Exercise requirements:
In the entries below, the word "ycin" appears on some lines. Copy each of those lines.

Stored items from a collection

----------

==> flow/design.v <==
`timescale 1ns / 1ps
module cla_slice_part(g,p,a,b);
 input a, b;
 output g;  
 output p;  
 assign g = a & b;
 assign p = a ^ b;
endmodule
module CarryPropagateGenerateUnit( g,p,a,b);
	input  [15:0] a,b;
	output [15:0] g,p;
	cla_slice_part s0(g[0],p[0],a[0],b[0]);
	cla_slice_part s1(g[1],p[1],a[1],b[1]);
	cla_slice_part s2(g[2],p[2],a[2],b[2]);
	cla_slice_part s3(g[3],p[3],a[3],b[3]);
	cla_slice_part s4(g[4],p[4],a[4],b[4]);
	cla_slice_part s5(g[5],p[5],a[5],b[5]);
	cla_slice_part s6(g[6],p[6],a[6],b[6]);
	cla_slice_part s7(g[7],p[7],a[7],b[7]);
	cla_slice_part s8(g[8],p[8],a[8],b[8]);
	cla_slice_part s9(g[9],p[9],a[9],b[9]);
	cla_slice_part s10(g[10],p[10],a[10],b[10]);
	cla_slice_part s11(g[11],p[11],a[11],b[11]);
	cla_slice_part s12(g[12],p[12],a[12],b[12]);
	cla_slice_part s13(g[13],p[13],a[13],b[13]);
	cla_slice_part s14(g[14],p[14],a[14],b[14]);
	cla_slice_part s15(g[15],p[15],a[15],b[15]);
endmodule
module SixteenBitSummationUnit(sum,p,carry,cin);
  input [14:0] carry;
  input cin;
  input [15:0] p;
  output [15:0] sum;
  assign sum[0] = p[0] ^ cin;
  assign sum[1] = p[1] ^ carry[0];
  assign sum[2] = p[2] ^ carry[1];
  assign sum[3] = p[3] ^ carry[2];
  assign sum[4] = p[4] ^ carry[3];
  assign sum[5] = p[5] ^ carry[4];
  assign sum[6] = p[6] ^ carry[5];
  assign sum[7] = p[7] ^ carry[6];
  assign sum[8] = p[8] ^ carry[7];
  assign sum[9] = p[9] ^ carry[8];
  assign sum[10] = p[10] ^ carry[9];
  assign sum[11] = p[11] ^ carry[10];
  assign sum[12] = p[12] ^ carry[11];
  assign sum[13] = p[13] ^ carry[12];
  assign sum[14] = p[14] ^ carry[13];
  assign sum[15] = p[15] ^ carry[14];
endmodule
module four_bit_block_cla(P,G,carry,p,g,cin);
	input [3:0] p,g;
	input cin;
	output [2:0] carry;
	output P,G;
	assign	carry[0] = 	g[0] |
											cin & p[0];
	assign	carry[1] =  g[1] |
											g[0] & p[1] |
											cin  &  p[0] & p[1];
	assign	carry[2] =  g[2] |
											g[1] & p[2] |
											g[0] & p [1] & p[2] |
											cin  & p[0] & p[1] & p[2];
	assign	P = p[0] & p[1] & p[2] & p[3];
	assign	G = g[3] | 
							g[2] & p[3] |
							g[1] & p[2] & p[3] |
							g[0] & p[1] & p[2] & p[3];
endmodule
module cla_16_two_level(sum,cout,a,b,cin);
	input [15:0] a, b;
	input cin;
	output [15:0] sum;
	output  cout;
	wire [15:0]   g, p,carry;  
	wire [3:0]  G,P;
	assign carry[3]  = G[0] | cin & P[0];
	assign carry[7]  = G[1] | G[0] & P[1] | cin & P[0] & P[1]; 
	assign carry[11] = G[2] |
										 G[1] & P[2] |
										 G[0] & P[1] & P[2] | 
										 cin  & P[0] & P[1] & P[2];
	assign cout = G[3] |
								G[2] & P[3] |
								G[1] & P[2] & P[3] |
								G[0] & P[1] & P[2] & P[3] |
								cin   & P[0] & P[1] & P[2] & P[3];
	CarryPropagateGenerateUnit   CPGU( g,p,a,b);
	four_bit_block_cla FBBC0(P[0],G[0],carry[2:0],p[3:0],g[3:0],cin);     
	four_bit_block_cla FBBC1(P[1],G[1],carry[6:4],p[7:4],g[7:4],carry[3]);   
	four_bit_block_cla FBBC2(P[2],G[2],carry[10:8],p[11:8],g[11:8],carry[7]);
	four_bit_block_cla FBBC3(P[3],G[3],carry[14:12],p[15:12],g[15:12],carry[11]); 
	SixteenBitSummationUnit TTBSU(sum,p,carry[14:0],cin);
endmodule
`timescale 1ns / 1ps
module xnew2(
	output reg [15:0] x,
	input [15:0] x0,
	input [15:0] y,
	input cin,
	input reset,
	input stop,
	input clk
	);
	wire [15:0] sum,a,b;
	wire cout;	 
	cla_16_two_level alu(sum,cout,a,b,cin);
	assign a=x;
	assign b=cin?(~y):y;
	always @(posedge clk)
	begin
		if(reset)
		begin
			x<=x0;
		end
		else
		begin
			if(!stop)
			begin
				x<=sum;
			end
			else
			begin
				x<=x;
			end
		end
	end
endmodule
`timescale 1ns / 1ps
module ynew2(
	output reg [15:0] y,
	input [15:0] y0,
	input [15:0] x,
	input cin,
	input reset,
	input stop,
	input clk
	);
	wire [15:0] sum,a,b;
	wire cout;	 
	cla_16_two_level alu(sum,cout,a,b,cin);
	assign a=y;
	assign b=cin?(~x):x;
	always @(posedge clk)
	begin
		if(reset)
		begin
			y<=y0;
		end
		else
		begin
			if(!stop)
			begin
				y<=sum;
			end
			else
			begin
				y<=y;
			end
		end	
	end
endmodule
`timescale 1ns / 1ps
module znew2(
	output reg [15:0] z,
	output zsign,
	input [15:0] z0,
	input [15:0] zrom,
	input cin,
	input reset,
	input stop,
	input clk
	);
	wire [15:0] sum,a,b;
	wire cout;	 
	cla_16_two_level alu(sum,cout,a,b,cin);
	assign a=z;
	assign b=cin?(~zrom):zrom;
	always @(posedge clk)
	begin
		if(reset)
		begin
			z<=z0;
		end
		else
		begin
			if(!stop)
				z<=sum;
			else
				z<=z;
		end	
	end
	assign zsign=z[15];
endmodule
`timescale 1ns / 1ps
module datapathnew2(
	output [15:0] x,
	output [15:0] y,
	input [15:0] z0,
	input [3:0] i,
	input reset,
	input stop,
	input clk
	); 
	parameter xinit=16'b0010_0110_1101_1101;	 
	parameter yinit=16'b0;
	reg [15:0] zrom_q;
	wire [15:0] xval,yval,zval;
	wire [15:0] x0,y0;
	wire [15:0] z;
	wire zsign;
	always @(*)
	begin
		case(i)
			4'd0: zrom_q=16'b0011_0010_0100_0011;
			4'd1: zrom_q=16'b0001_1101_1010_1100;
			4'd2: zrom_q=16'b0000_1111_1010_1101;
			4'd3: zrom_q=16'b0000_0111_1111_0101;
			4'd4: zrom_q=16'b0000_0011_1111_1110;
			4'd5: zrom_q=16'b0000_0001_1111_1111;
			4'd6: zrom_q=16'b0000_0000_1111_1111;
			4'd7: zrom_q=16'b0000_0000_0111_1111;
			4'd8: zrom_q=16'b0000_0000_0011_1111;
			4'd9: zrom_q=16'b0000_0000_0001_1111;
			4'd10: zrom_q=16'b0000_0000_0000_1111;
			4'd11: zrom_q=16'b0000_0000_0000_0111;
			4'd12: zrom_q=16'b0000_0000_0000_0011;
			4'd13: zrom_q=16'b0000_0000_0000_0001;
			4'd14: zrom_q=16'b0;
			4'd15: zrom_q=16'b0;
			default: zrom_q=16'b0;
		endcase
	end
	xnew2 xmod(x,x0,yval,xcin,reset,stop,clk);
	ynew2 ymod(y,y0,xval,ycin,reset,stop,clk);
	znew2 zmod(z,zsign,z0,zval,zcin,reset,stop,clk);
	assign x0=xinit;
	assign y0=yinit;
	assign xval=$signed(x)>>>i;
	assign yval=$signed(y)>>>i;
	assign zval=zrom_q;
	assign xcin=zsign?1'b0:1'b1;
	assign ycin=zsign?1'b1:1'b0;
	assign zcin=zsign?1'b0:1'b1;
endmodule
`timescale 1ns / 1ps
module cordic_sincos(
	input clk,
	input rst,
	input start,
	input [15:0] z0,
	output ready,
	output reg done,
	output [15:0] x,
	output [15:0] y
	);
	reg busy;
	reg [3:0] cnt;
	wire load;
	assign ready = ~busy;
	assign load = rst | (start & ~busy);
	always @(posedge clk)
	begin
		if(rst)
		begin
			busy <= 1'b0;
			cnt <= 4'd0;
			done <= 1'b0;
		end
		else
		begin
			done <= 1'b0;
			if(!busy)
			begin
				cnt <= 4'd0;
				if(start)
					busy <= 1'b1;
			end
			else
			begin
				cnt <= cnt + 4'd1;
				if(cnt == 4'd15)
				begin
					busy <= 1'b0;
					done <= 1'b1;
				end
			end
		end
	end
	datapathnew2 dp(x,y,z0,cnt,load,~busy,clk);
endmodule
Settings: LEC_CHECK=0, ABC_AREA=0, CAP_MARGIN=35, CELL_PAD_IN_SITES_GLOBAL_PLACEMENT=0, CORE_ASPECT_RATIO=0.5, CORE_MARGIN=2, CORE_UTILIZATION=46, CTS_CLUSTER_DIAMETER=345, CTS_CLUSTER_SIZE=100, GPL_TIMING_DRIVEN=1, MIN_ROUTING_LAYER=met1, PLACE_DENSITY_LB_ADDON=0.19, SETUP_SLACK_MARGIN=1.29, SLEW_MARGIN=20, TNS_END_PERCENT=40; clock period 4.9 ns.
run.sh (not shown) runs the stock make flow with config.mk's settings and CLKGATE_MAP_FILE=.
Next try:
Settings changed: ABC_AREA 0 to 1, GPL_ROUTABILITY_DRIVEN set to 0, SETUP_SLACK_MARGIN 1.29 to not set.
Power decreases by 20%.
Synthesized cell count increases by 29%.
Wire length increases by 2.3%.
Critical path depth increases by 10.

========
Starts from the design.v that is shown in full above.
Settings: LEC_CHECK=0, CAP_MARGIN=20, CELL_PAD_IN_SITES_GLOBAL_PLACEMENT=2, CORE_MARGIN=2, CORE_UTILIZATION=16, CTS_CLUSTER_SIZE=20, GPL_ROUTABILITY_DRIVEN=1, MAX_ROUTING_LAYER=met5, MIN_ROUTING_LAYER=met1, PLACE_DENSITY_LB_ADDON=0.16, SLEW_MARGIN=20, TNS_END_PERCENT=20; clock period 7.06 ns.
The starting point finished with timing, DRC and antenna clean.
Change:
- ABC_AREA: unset -> 1
- CELL_PAD_IN_SITES_GLOBAL_PLACEMENT: 2 -> unset
- CORE_UTILIZATION: 16 -> 66
- CTS_CLUSTER_SIZE: 20 -> unset
- GPL_ROUTABILITY_DRIVEN: 1 -> unset
- MAX_ROUTING_LAYER: met5 -> unset
- MIN_ROUTING_LAYER: met1 -> unset
- PLACE_DENSITY_LB_ADDON: 0.16 -> unset
- TNS_END_PERCENT: 20 -> unset
- clock period: 7.06 -> 5.11 ns (I/O delays scaled with it)
Result: Global-route usage grows by 21 points. Via count came out higher by 19%. Sequential share of layout area is higher by 1.5 points. Synthesized cell count grows by 29%. Core utilization increases by 53 points. Wire length falls by 21%. Worst hold slack gains 0.014 ns. Die area goes down by 74%. Critical path depth goes up by 11.
Change:
- CORE_UTILIZATION: 66 -> 72
- CTS_CLUSTER_DIAMETER: unset -> 388
- CTS_CLUSTER_SIZE: unset -> 89
- clock period: 5.11 -> 2.36 ns (I/O delays scaled with it)
The changed run died in clock tree synthesis (4_1_cts); die size falls by 8.0%; area after synthesis is unchanged; synthesized cell count stays the same.
Change:
- ABC_AREA: 1 -> unset
- CORE_UTILIZATION: 72 -> 40
- CTS_CLUSTER_DIAMETER: 388 -> unset
- CTS_CLUSTER_SIZE: 89 -> unset
- clock period: 2.36 -> 5.0 ns (I/O delays scaled with it)
Result:
- The new run finished clean
- die size came out higher by well over a third
- area after synthesis goes down by a few percent
- synthesized cell count went down by about a fifth

========
// cordic_sincos: RTL as listed in full above, without the edits since
make LEC_CHECK=0 ABC_AREA=0 CAP_MARGIN=20 CELL_PAD_IN_SITES_DETAIL_PLACEMENT=2 CELL_PAD_IN_SITES_GLOBAL_PLACEMENT=0 CORE_ASPECT_RATIO=1.51 CORE_MARGIN=2 CORE_UTILIZATION=16 CTS_CLUSTER_DIAMETER=293 CTS_CLUSTER_SIZE=17 GPL_ROUTABILITY_DRIVEN=0 GPL_TIMING_DRIVEN=0 MAX_ROUTING_LAYER=met4 MIN_ROUTING_LAYER=met2 PLACE_DENSITY_LB_ADDON=0.19 SETUP_SLACK_MARGIN=1.0 SLEW_MARGIN=10 TNS_END_PERCENT=95 finish   # period 3.63 ns
The starting point finished with negative setup slack left.
==> next run, changes <==
- ABC_AREA: 0 -> default
- CELL_PAD_IN_SITES_DETAIL_PLACEMENT: 2 -> default
- CELL_PAD_IN_SITES_GLOBAL_PLACEMENT: 0 -> default
- CORE_ASPECT_RATIO: 1.51 -> default
- CORE_UTILIZATION: 16 -> 11
- CTS_CLUSTER_DIAMETER: 293 -> default
- CTS_CLUSTER_SIZE: 17 -> default
- GPL_ROUTABILITY_DRIVEN: 0 -> default
- GPL_TIMING_DRIVEN: 0 -> default
- MAX_ROUTING_LAYER: met4 -> default
- MIN_ROUTING_LAYER: met2 -> default
- PLACE_DENSITY_LB_ADDON: 0.19 -> default
- SETUP_SLACK_MARGIN: 1.0 -> default
- SLEW_MARGIN: 10 -> 20
- TNS_END_PERCENT: 95 -> default
- clock period: 3.63 -> 7.7 ns (I/O delays scaled with it)
The new run finished clean. Synthesized cell count is unchanged. Non-clock buffer count went down by 132. Via count went down by 37%. Design area went down by 16%.
==> next run, changes <==
- CAP_MARGIN: 20 -> 35
- CORE_UTILIZATION: 11 -> 40
- GPL_TIMING_DRIVEN: default -> 0
- clock period: 7.7 -> 5.0 ns (I/O delays scaled with it)
After rerunning: The changed run completed without violations. Cell area fell by 3.0%. Count of clock-buffer cells in the layout does not change. First-iteration DRC count fell by 11%. Total power rose by 62%.
==> next run, changes <==
- ABC_AREA: default -> 0
- CAP_MARGIN: 35 -> 20
- CORE_ASPECT_RATIO: default -> 0.5
- CORE_UTILIZATION: 40 -> 67
- CTS_CLUSTER_DIAMETER: default -> 209
- CTS_CLUSTER_SIZE: default -> 99
- GPL_TIMING_DRIVEN: 0 -> default
- TNS_END_PERCENT: default -> 15
Result:
- clock power increases by about 0.9%
- final area decreases by 5.9%
- worst hold slack got worse by 0.010 ns
- routed wire length decreases by 18%
- register-to-register slack improved by 0.04 ns
- sequential share of layout area increases by 1.3 points

========
Setup of run A:
RTL: the design.v shown in full above, as it stands there.
make LEC_CHECK=0 ABC_AREA=1 CAP_MARGIN=0 CORE_MARGIN=2 CORE_UTILIZATION=72 CTS_CLUSTER_DIAMETER=197 PLACE_DENSITY_LB_ADDON=0.25 SETUP_SLACK_MARGIN=-0.26 SLEW_MARGIN=20 finish   # period 2.99 ns
Run A failed in global routing with DPL-0038.
Here is what was changed in the inputs of run B compared with run A.
Settings: PLACE_DENSITY_LB_ADDON: 0.25 -> unset; SETUP_SLACK_MARGIN: -0.26 -> unset; CTS_CLUSTER_SIZE: unset -> 97; CAP_MARGIN: 0 -> 20; CTS_CLUSTER_DIAMETER: 197 -> unset; ABC_AREA: 1 -> unset; the clock period (ns, I/O delays scaled along): 2.99 -> 4.97.
Notes after the runs:
Both conditions hold for run B: the flow ran to the end and the final layout passed the timing, design-rule and antenna checks. Higher fraction of synthesized area in multiplexers goes to run B over run A. Looking at cell count after synthesis, run B sits 203 below run A. Average cell area after synthesis (run B / run A): 1.3. In terms of TritonCTS buffer count, run B and run A differ only marginally. Relative to run A, initial standard-cell utilization of the core decreased by 1.2 points in run B. Area of the mapped netlist, run B vs run A: down by a few percent. Between run A and run B, total die area decreased. In run B, xor-xnor portion of the synthesized cell area is higher than in run A. Of run B and run A, the lower post-placement cell count belongs to run B. Run B vs. run A: post-synth area from yosys stat went down by 3.0%.
For run C, these inputs were changed with respect to run B:
Settings: setting PLACE_DENSITY to 0.39 for the first time; setting ABC_AREA to 1 for the first time; setting CTS_CLUSTER_DIAMETER to 216 for the first time; changing the clock period (ns, I/O delays scaled along) from 4.97 to 3.65.
[summary]
The number of instances in the synthesized netlist in run B is 0.77 times that in run C.
Of run C and run B, the higher count of clock-buffer cells in the layout belongs to run B.
The run showing the smaller combinational share of cell area is run C.
Area of the synthesized netlist per yosys stat: run C vs run B up 200 um^2
Going from run B to run C, total wire length after detailed routing grew by more than 10%.

========
Setup of garnet:
RTL: the design.v shown in full above, as it stands there.
==> flow/config.mk <==
export PLATFORM = sky130hd
export DESIGN_NAME = cordic_sincos
export DESIGN_NICKNAME = cordic_sincos
export VERILOG_FILES = /design/flow/design.v
export SDC_FILE = /design/flow/constraint.sdc
export NUM_CORES = 4
export LEC_CHECK = 0
export ABC_AREA = 1
export CAP_MARGIN = 30
export CELL_PAD_IN_SITES_GLOBAL_PLACEMENT = 0
export CORE_ASPECT_RATIO = 0.84
export CORE_MARGIN = 2
export CORE_UTILIZATION = 16
export CTS_CLUSTER_DIAMETER = 217
export CTS_CLUSTER_SIZE = 74
export GPL_TIMING_DRIVEN = 1
export MAX_ROUTING_LAYER = met4
export MIN_ROUTING_LAYER = met1
export PLACE_DENSITY_LB_ADDON = 0.19
export SETUP_SLACK_MARGIN = 0.45
export SLEW_MARGIN = 0
export TNS_END_PERCENT = 95
==> flow/constraint.sdc <==
create_clock -name core_clock -period 3.16 [get_ports {clk}]
set_input_delay 0.6320 -clock core_clock [delete_from_list [all_inputs] [get_ports {clk}]]
set_output_delay 0.6320 -clock core_clock [all_outputs]
set_load 0.01 [all_outputs]
garnet had finished all stages when the layout checks came back failing, citing setup timing.
Edits applied to the flow inputs when going from garnet to nickel:
==> flow/config.mk <==
export PLATFORM = sky130hd
export DESIGN_NAME = cordic_sincos
export DESIGN_NICKNAME = cordic_sincos
export VERILOG_FILES = /design/flow/design.v
export SDC_FILE = /design/flow/constraint.sdc
export NUM_CORES = 4
export LEC_CHECK = 0
export ABC_AREA = 0
export CAP_MARGIN = 35
export CELL_PAD_IN_SITES_GLOBAL_PLACEMENT = 0
export CORE_ASPECT_RATIO = 0.92
export CORE_MARGIN = 2
export CORE_UTILIZATION = 16
export CTS_CLUSTER_DIAMETER = 28
export GPL_TIMING_DRIVEN = 1
export MIN_ROUTING_LAYER = met2
export PLACE_DENSITY_LB_ADDON = 0.19
export SETUP_SLACK_MARGIN = 0.45
export SLEW_MARGIN = 20
export TNS_END_PERCENT = 95
==> flow/constraint.sdc <==
create_clock -name core_clock -period 4.9 [get_ports {clk}]
set_input_delay 0.9800 -clock core_clock [delete_from_list [all_inputs] [get_ports {clk}]]
set_output_delay 0.9800 -clock core_clock [all_outputs]
set_load 0.01 [all_outputs]
Notes after the runs:
Of the runs garnet and nickel, none of them finished clean. garnet finished every stage; the final checks, however, were not passed, the failures being setup timing. [diff] number of DRC markers in iteration 0, nickel relative to garnet: regression. Re met1 usage: garnet and nickel aren't equal, and the higher value belongs to garnet. From garnet to nickel the numbers moved as follows: part of the cycle the worst path needs moved down; internal power consumption fell by 0.0016 W.
Input-level comparison between lagoon and nickel:
==> flow/config.mk <==
export PLATFORM = sky130hd
export DESIGN_NAME = cordic_sincos
export DESIGN_NICKNAME = cordic_sincos
export VERILOG_FILES = /design/flow/design.v
export SDC_FILE = /design/flow/constraint.sdc
export NUM_CORES = 4
export LEC_CHECK = 0
export ABC_AREA = 1
export CAP_MARGIN = 35
export CELL_PAD_IN_SITES_GLOBAL_PLACEMENT = 0
export CORE_ASPECT_RATIO = 0.5
export CORE_MARGIN = 2
export CORE_UTILIZATION = 46
export CTS_CLUSTER_DIAMETER = 199
export CTS_CLUSTER_SIZE = 100
export GPL_ROUTABILITY_DRIVEN = 0
export GPL_TIMING_DRIVEN = 1
export MIN_ROUTING_LAYER = met1
export PLACE_DENSITY = 0.5
export SLEW_MARGIN = 20
export TNS_END_PERCENT = 10
==> comparison <==
Sort lagoon and nickel by synthesis-to-layout area growth asc -> top: lagoon
Of lagoon and nickel, it is lagoon that has the lower well-tap cell count.
Summary of lagoon over nickel: final clock period utilization by the worst path saw a decrease; post-synthesis average cell area saw a decrease.
On instance count along the most critical hold path, lagoon and nickel are neck and neck.
When the final numbers for lagoon and nickel were put side by side, the final period demand of the worst path turned out to be greater in nickel.
In the metrics for lagoon and nickel, the one carrying the higher worst hold slack is nickel.
Between lagoon and nickel, placed standard-cell area is higher for nickel, lagoon comes in under that.
Core utilization at floorplan | lagoon above nickel
Of the two values seen for critical-path cell with the highest stage delay, mux4_2 was produced by nickel and ha_1 by lagoon.
lagoon: full flow OK, the timing, design-rule and antenna checks passed
From the logs: nickel reached the end of the flow and failed the layout checks with DRC.
nickel → lagoon: final cell area excluding filler cells fell about 7%; sequential share of layout area rose 1.4 points.
Input changes introduced in onyx (baseline for comparison: lagoon):
diff --git a/flow/config.mk b/flow/config.mk
--- a/flow/config.mk
+++ b/flow/config.mk
@@ -10,12 +10,11 @@
 export CELL_PAD_IN_SITES_GLOBAL_PLACEMENT = 0
-export CORE_ASPECT_RATIO = 0.5
+export CORE_ASPECT_RATIO = 0.92
 export CORE_MARGIN = 2
 export CORE_UTILIZATION = 46
-export CTS_CLUSTER_DIAMETER = 199
+export CTS_CLUSTER_DIAMETER = 345
 export CTS_CLUSTER_SIZE = 100
-export GPL_ROUTABILITY_DRIVEN = 0
 export GPL_TIMING_DRIVEN = 1
 export MIN_ROUTING_LAYER = met1
-export PLACE_DENSITY = 0.5
+export PLACE_DENSITY_LB_ADDON = 0.19
 export SLEW_MARGIN = 20
-export TNS_END_PERCENT = 10
+export TNS_END_PERCENT = 40
[summary]
For onyx and lagoon, there was not a single run that failed to finish clean. Number of tap instances, onyx and lagoon, higher one = lagoon. Netlist area before placement: onyx vs lagoon identical. Looking at area added between synthesis and finish across onyx and lagoon, the one that comes out lower is onyx. onyx: routed wire length about 5.4% below lagoon.
--- input diff onyx..pepper ---
diff --git a/flow/config.mk b/flow/config.mk
--- a/flow/config.mk
+++ b/flow/config.mk
@@ -8,3 +8,4 @@
 export ABC_AREA = 1
-export CAP_MARGIN = 35
+export CAP_MARGIN = 15
+export CELL_PAD_IN_SITES_DETAIL_PLACEMENT = 1
 export CELL_PAD_IN_SITES_GLOBAL_PLACEMENT = 0
@@ -12,6 +13,6 @@
 export CORE_MARGIN = 2
-export CORE_UTILIZATION = 46
-export CTS_CLUSTER_DIAMETER = 345
-export CTS_CLUSTER_SIZE = 100
+export CORE_UTILIZATION = 16
+export CTS_CLUSTER_DIAMETER = 28
 export GPL_TIMING_DRIVEN = 1
+export MAX_ROUTING_LAYER = met4
 export MIN_ROUTING_LAYER = met1
@@ -19,2 +20,2 @@
 export SLEW_MARGIN = 20
-export TNS_END_PERCENT = 40
+export TNS_END_PERCENT = 95
==> flow/constraint.sdc <==
create_clock -name core_clock -period 3.63 [get_ports {clk}]
set_input_delay 0.7260 -clock core_clock [delete_from_list [all_inputs] [get_ports {clk}]]
set_output_delay 0.7260 -clock core_clock [all_outputs]
set_load 0.01 [all_outputs]
Sort onyx and pepper by first-pass GRT wire length asc -> top: onyx. From onyx to pepper the numbers moved as follows: routed wire length shows an increase of 6.1 mm, number of vias per cell shows a reduction of 24%, final standard cell area without fillers shows an increase of 13%, global routing usage on met3 shows a reduction of 3.1 points, worst path required time shows a reduction of 1.23 ns. Diff onyx and pepper: reported net switching power lower in onyx.
Power and IR drop assume default switching activity.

----------

Solution for this task:
	ynew2 ymod(y,y0,xval,ycin,reset,stop,clk);
	assign ycin=zsign?1'b1:1'b0;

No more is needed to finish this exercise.